▶ **LISTED RECORDS**:
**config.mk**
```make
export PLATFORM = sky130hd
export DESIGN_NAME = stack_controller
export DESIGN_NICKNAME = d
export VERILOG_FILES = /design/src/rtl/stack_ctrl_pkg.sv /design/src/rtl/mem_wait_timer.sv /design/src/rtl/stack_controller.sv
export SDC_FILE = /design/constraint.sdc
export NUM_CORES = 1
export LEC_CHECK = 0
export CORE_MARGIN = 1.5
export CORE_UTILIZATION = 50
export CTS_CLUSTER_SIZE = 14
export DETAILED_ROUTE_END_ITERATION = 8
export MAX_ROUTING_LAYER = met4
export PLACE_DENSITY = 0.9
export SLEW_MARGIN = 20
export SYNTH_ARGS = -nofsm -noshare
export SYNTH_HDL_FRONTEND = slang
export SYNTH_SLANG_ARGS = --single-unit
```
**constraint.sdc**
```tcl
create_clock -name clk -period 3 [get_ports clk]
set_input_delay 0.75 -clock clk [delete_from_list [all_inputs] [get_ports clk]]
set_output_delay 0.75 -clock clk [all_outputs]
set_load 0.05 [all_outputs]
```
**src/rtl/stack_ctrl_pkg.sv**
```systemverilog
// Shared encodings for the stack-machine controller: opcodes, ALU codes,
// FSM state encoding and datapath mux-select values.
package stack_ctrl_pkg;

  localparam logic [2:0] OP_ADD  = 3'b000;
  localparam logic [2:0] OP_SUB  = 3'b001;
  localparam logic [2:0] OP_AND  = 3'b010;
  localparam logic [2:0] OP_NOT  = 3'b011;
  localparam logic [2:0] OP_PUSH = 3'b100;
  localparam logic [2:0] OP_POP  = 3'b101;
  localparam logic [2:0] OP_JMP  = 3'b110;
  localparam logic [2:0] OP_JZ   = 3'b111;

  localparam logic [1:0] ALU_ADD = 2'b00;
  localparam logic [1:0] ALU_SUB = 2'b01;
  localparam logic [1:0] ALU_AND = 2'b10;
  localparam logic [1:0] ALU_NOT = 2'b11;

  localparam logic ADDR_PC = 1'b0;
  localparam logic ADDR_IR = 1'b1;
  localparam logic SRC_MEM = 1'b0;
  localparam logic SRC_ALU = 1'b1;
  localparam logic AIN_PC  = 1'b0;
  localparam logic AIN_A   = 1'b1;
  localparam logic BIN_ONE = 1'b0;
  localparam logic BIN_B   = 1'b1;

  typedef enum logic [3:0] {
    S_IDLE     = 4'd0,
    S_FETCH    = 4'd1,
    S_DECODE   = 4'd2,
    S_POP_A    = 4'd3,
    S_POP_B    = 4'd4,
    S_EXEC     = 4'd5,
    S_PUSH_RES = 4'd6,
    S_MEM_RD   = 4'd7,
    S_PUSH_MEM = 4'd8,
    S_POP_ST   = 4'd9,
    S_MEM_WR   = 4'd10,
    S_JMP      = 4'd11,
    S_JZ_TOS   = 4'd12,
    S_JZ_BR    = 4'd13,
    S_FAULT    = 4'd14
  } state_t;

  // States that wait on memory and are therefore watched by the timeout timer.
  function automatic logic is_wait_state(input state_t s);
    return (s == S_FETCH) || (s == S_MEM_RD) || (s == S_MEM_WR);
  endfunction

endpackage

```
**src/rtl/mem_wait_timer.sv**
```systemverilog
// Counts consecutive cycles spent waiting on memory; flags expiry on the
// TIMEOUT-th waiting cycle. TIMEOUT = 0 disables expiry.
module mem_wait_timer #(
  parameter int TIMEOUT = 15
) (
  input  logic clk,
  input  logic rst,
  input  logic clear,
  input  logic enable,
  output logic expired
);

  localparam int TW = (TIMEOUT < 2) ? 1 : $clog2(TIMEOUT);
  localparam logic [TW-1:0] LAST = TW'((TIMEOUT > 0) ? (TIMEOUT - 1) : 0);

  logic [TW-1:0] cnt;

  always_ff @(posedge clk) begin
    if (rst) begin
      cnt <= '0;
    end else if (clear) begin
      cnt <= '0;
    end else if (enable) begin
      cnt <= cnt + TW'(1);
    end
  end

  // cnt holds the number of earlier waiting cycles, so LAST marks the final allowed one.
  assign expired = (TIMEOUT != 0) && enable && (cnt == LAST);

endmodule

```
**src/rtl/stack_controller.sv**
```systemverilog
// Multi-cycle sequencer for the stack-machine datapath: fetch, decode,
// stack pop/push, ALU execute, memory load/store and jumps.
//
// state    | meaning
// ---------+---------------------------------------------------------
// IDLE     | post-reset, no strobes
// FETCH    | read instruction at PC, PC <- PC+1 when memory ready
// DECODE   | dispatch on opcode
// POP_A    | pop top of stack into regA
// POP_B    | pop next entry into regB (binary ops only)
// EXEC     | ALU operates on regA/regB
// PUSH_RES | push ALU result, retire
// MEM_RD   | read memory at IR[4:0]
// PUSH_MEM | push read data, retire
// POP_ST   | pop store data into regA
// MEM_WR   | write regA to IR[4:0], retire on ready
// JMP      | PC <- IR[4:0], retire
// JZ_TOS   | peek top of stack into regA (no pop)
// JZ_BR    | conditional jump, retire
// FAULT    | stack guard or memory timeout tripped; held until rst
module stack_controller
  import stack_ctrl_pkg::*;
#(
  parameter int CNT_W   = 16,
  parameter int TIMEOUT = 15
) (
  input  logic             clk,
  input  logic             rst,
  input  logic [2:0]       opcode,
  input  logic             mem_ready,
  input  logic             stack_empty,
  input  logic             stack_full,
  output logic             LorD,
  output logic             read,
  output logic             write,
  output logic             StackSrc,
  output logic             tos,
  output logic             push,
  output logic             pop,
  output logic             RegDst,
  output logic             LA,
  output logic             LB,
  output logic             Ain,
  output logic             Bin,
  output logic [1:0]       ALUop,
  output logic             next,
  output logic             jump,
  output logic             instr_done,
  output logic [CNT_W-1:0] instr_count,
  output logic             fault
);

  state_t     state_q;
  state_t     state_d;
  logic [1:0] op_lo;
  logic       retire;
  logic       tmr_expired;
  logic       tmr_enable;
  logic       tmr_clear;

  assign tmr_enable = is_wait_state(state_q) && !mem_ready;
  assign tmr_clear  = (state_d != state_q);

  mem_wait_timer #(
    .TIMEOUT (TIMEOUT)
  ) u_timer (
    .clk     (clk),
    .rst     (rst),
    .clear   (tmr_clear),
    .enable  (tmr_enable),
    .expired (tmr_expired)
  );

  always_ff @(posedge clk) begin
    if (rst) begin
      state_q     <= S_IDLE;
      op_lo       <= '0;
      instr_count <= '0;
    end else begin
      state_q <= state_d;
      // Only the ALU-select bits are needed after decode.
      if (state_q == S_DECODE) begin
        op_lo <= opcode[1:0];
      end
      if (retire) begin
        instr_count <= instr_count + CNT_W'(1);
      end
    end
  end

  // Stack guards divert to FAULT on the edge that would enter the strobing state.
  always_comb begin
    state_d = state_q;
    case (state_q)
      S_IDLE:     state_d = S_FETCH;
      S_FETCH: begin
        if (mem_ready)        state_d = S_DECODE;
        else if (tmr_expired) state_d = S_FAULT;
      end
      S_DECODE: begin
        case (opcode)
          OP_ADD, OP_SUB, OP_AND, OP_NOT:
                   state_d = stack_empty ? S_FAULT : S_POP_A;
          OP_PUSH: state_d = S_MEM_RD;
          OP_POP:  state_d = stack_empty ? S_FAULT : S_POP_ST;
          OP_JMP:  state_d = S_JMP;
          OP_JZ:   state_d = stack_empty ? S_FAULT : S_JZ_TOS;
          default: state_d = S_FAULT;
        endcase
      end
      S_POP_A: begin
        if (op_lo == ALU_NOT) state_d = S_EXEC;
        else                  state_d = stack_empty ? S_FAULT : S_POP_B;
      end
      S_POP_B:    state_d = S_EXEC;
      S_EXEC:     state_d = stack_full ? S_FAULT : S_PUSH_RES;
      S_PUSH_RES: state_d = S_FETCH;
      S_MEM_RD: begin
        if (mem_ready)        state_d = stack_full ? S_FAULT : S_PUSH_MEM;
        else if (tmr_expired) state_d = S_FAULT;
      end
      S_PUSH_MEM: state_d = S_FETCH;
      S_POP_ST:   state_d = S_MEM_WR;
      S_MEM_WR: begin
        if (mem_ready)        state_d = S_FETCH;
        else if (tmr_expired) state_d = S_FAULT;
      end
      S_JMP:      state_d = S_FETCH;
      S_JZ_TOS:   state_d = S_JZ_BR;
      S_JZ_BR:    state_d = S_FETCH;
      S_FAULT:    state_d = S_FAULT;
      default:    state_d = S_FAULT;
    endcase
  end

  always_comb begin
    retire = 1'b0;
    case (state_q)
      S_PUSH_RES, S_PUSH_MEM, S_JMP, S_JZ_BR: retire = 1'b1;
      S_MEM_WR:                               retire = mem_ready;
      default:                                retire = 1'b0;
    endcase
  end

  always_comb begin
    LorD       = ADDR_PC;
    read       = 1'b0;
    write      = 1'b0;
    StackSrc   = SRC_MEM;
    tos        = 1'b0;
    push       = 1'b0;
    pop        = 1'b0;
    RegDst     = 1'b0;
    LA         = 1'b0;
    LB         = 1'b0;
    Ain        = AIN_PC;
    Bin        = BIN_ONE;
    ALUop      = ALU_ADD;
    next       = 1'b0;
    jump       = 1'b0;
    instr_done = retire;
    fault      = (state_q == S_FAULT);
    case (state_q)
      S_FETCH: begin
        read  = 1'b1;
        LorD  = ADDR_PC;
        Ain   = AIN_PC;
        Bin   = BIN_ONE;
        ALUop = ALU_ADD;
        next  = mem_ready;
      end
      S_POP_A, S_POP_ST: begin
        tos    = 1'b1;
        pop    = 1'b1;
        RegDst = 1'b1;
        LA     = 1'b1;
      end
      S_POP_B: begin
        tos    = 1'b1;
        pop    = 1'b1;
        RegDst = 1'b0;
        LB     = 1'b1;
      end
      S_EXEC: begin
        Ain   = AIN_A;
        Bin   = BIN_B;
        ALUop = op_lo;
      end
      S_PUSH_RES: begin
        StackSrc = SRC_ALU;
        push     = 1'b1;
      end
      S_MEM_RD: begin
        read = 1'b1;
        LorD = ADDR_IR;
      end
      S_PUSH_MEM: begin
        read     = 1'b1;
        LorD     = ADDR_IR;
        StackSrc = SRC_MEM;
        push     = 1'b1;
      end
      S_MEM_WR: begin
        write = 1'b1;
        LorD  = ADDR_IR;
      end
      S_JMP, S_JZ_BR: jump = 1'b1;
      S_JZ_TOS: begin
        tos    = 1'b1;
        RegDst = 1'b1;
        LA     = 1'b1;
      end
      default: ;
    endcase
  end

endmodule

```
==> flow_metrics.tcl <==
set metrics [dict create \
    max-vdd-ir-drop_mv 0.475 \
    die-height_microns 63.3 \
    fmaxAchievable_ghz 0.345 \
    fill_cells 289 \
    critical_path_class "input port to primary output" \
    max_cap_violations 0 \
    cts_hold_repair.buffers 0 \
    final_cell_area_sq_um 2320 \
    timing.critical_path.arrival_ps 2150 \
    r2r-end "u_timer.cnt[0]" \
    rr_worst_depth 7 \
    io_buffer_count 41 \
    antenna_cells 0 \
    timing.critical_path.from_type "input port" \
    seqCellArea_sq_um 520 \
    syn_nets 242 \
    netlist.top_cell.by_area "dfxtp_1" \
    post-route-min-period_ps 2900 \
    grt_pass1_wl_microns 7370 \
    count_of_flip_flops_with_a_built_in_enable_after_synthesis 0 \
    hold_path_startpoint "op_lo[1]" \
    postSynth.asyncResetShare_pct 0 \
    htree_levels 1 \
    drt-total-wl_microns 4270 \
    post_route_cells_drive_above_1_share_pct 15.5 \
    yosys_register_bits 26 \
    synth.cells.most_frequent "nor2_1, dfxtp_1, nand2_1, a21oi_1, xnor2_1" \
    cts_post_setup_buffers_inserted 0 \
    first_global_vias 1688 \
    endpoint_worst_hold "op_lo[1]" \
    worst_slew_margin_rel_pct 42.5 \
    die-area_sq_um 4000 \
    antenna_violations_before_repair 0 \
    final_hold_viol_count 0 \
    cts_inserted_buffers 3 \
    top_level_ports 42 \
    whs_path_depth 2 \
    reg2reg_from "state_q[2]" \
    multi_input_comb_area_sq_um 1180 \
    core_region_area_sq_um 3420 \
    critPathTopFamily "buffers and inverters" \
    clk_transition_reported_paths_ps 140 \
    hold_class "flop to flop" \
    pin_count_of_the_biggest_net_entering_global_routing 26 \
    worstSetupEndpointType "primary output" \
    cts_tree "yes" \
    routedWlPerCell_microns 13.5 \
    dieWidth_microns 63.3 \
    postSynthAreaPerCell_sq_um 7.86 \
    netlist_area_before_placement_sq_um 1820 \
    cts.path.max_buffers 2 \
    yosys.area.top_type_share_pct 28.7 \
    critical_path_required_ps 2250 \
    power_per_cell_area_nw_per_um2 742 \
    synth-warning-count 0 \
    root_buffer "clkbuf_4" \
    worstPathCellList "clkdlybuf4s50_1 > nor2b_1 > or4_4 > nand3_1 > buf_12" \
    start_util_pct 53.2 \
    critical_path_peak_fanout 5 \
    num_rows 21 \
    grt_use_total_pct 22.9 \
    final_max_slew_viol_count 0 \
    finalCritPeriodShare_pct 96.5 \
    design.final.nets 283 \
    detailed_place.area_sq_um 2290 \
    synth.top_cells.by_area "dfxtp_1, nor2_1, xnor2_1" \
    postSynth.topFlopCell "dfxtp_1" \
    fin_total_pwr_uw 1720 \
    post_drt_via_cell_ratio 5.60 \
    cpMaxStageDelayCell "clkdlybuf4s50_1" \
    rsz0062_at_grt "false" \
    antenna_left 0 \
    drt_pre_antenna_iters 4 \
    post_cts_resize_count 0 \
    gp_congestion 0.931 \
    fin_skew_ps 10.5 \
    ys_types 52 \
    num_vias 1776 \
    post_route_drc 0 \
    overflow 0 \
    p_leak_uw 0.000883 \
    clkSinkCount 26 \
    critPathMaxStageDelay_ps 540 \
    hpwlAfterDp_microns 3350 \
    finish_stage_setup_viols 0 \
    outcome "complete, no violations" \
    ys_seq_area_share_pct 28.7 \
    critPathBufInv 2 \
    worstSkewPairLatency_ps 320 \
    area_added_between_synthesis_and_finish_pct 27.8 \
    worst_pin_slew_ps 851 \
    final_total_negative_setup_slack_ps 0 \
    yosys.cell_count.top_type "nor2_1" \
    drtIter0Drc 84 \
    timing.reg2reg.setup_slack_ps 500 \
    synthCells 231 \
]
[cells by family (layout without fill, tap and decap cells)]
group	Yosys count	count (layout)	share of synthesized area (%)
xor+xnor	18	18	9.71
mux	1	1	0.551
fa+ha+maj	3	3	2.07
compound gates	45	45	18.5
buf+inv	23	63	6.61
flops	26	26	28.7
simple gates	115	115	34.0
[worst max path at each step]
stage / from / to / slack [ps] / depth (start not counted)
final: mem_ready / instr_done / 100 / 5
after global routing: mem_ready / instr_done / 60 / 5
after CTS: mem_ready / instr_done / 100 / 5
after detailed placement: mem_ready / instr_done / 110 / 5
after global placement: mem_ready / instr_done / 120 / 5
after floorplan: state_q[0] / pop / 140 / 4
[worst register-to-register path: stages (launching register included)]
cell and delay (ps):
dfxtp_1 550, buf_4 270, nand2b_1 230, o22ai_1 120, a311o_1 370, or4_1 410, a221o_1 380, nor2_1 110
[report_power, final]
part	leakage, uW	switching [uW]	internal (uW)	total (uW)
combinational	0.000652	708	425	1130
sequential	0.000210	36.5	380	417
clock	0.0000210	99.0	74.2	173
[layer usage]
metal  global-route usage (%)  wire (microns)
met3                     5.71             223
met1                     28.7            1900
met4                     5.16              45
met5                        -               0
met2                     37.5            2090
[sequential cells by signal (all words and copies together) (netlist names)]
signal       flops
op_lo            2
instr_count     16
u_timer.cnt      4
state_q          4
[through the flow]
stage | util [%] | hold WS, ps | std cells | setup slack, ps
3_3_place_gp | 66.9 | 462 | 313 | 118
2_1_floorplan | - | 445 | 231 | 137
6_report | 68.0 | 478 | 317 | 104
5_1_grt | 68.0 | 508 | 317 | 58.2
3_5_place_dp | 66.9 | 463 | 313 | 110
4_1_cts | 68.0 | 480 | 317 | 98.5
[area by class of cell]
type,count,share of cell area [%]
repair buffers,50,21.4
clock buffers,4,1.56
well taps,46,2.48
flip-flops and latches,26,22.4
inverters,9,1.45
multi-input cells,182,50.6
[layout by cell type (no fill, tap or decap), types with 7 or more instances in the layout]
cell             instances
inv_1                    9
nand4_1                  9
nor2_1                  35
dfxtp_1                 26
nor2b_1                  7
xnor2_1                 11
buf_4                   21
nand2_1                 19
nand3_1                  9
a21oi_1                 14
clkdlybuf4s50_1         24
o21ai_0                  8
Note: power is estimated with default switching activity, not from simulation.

▶ **TASK INSTRUCTIONS**: Would you please copy exactly the part of the entries above that begins at the line containing "post-route-min-period_ps 2900 \" and ends at the line containing "post_route_cells_drive_above_1_share_pct 15.5 \", both lines included?

▶ **WRITTEN RESPONSE**:
    post-route-min-period_ps 2900 \
    grt_pass1_wl_microns 7370 \
    count_of_flip_flops_with_a_built_in_enable_after_synthesis 0 \
    hold_path_startpoint "op_lo[1]" \
    postSynth.asyncResetShare_pct 0 \
    htree_levels 1 \
    drt-total-wl_microns 4270 \
    post_route_cells_drive_above_1_share_pct 15.5 \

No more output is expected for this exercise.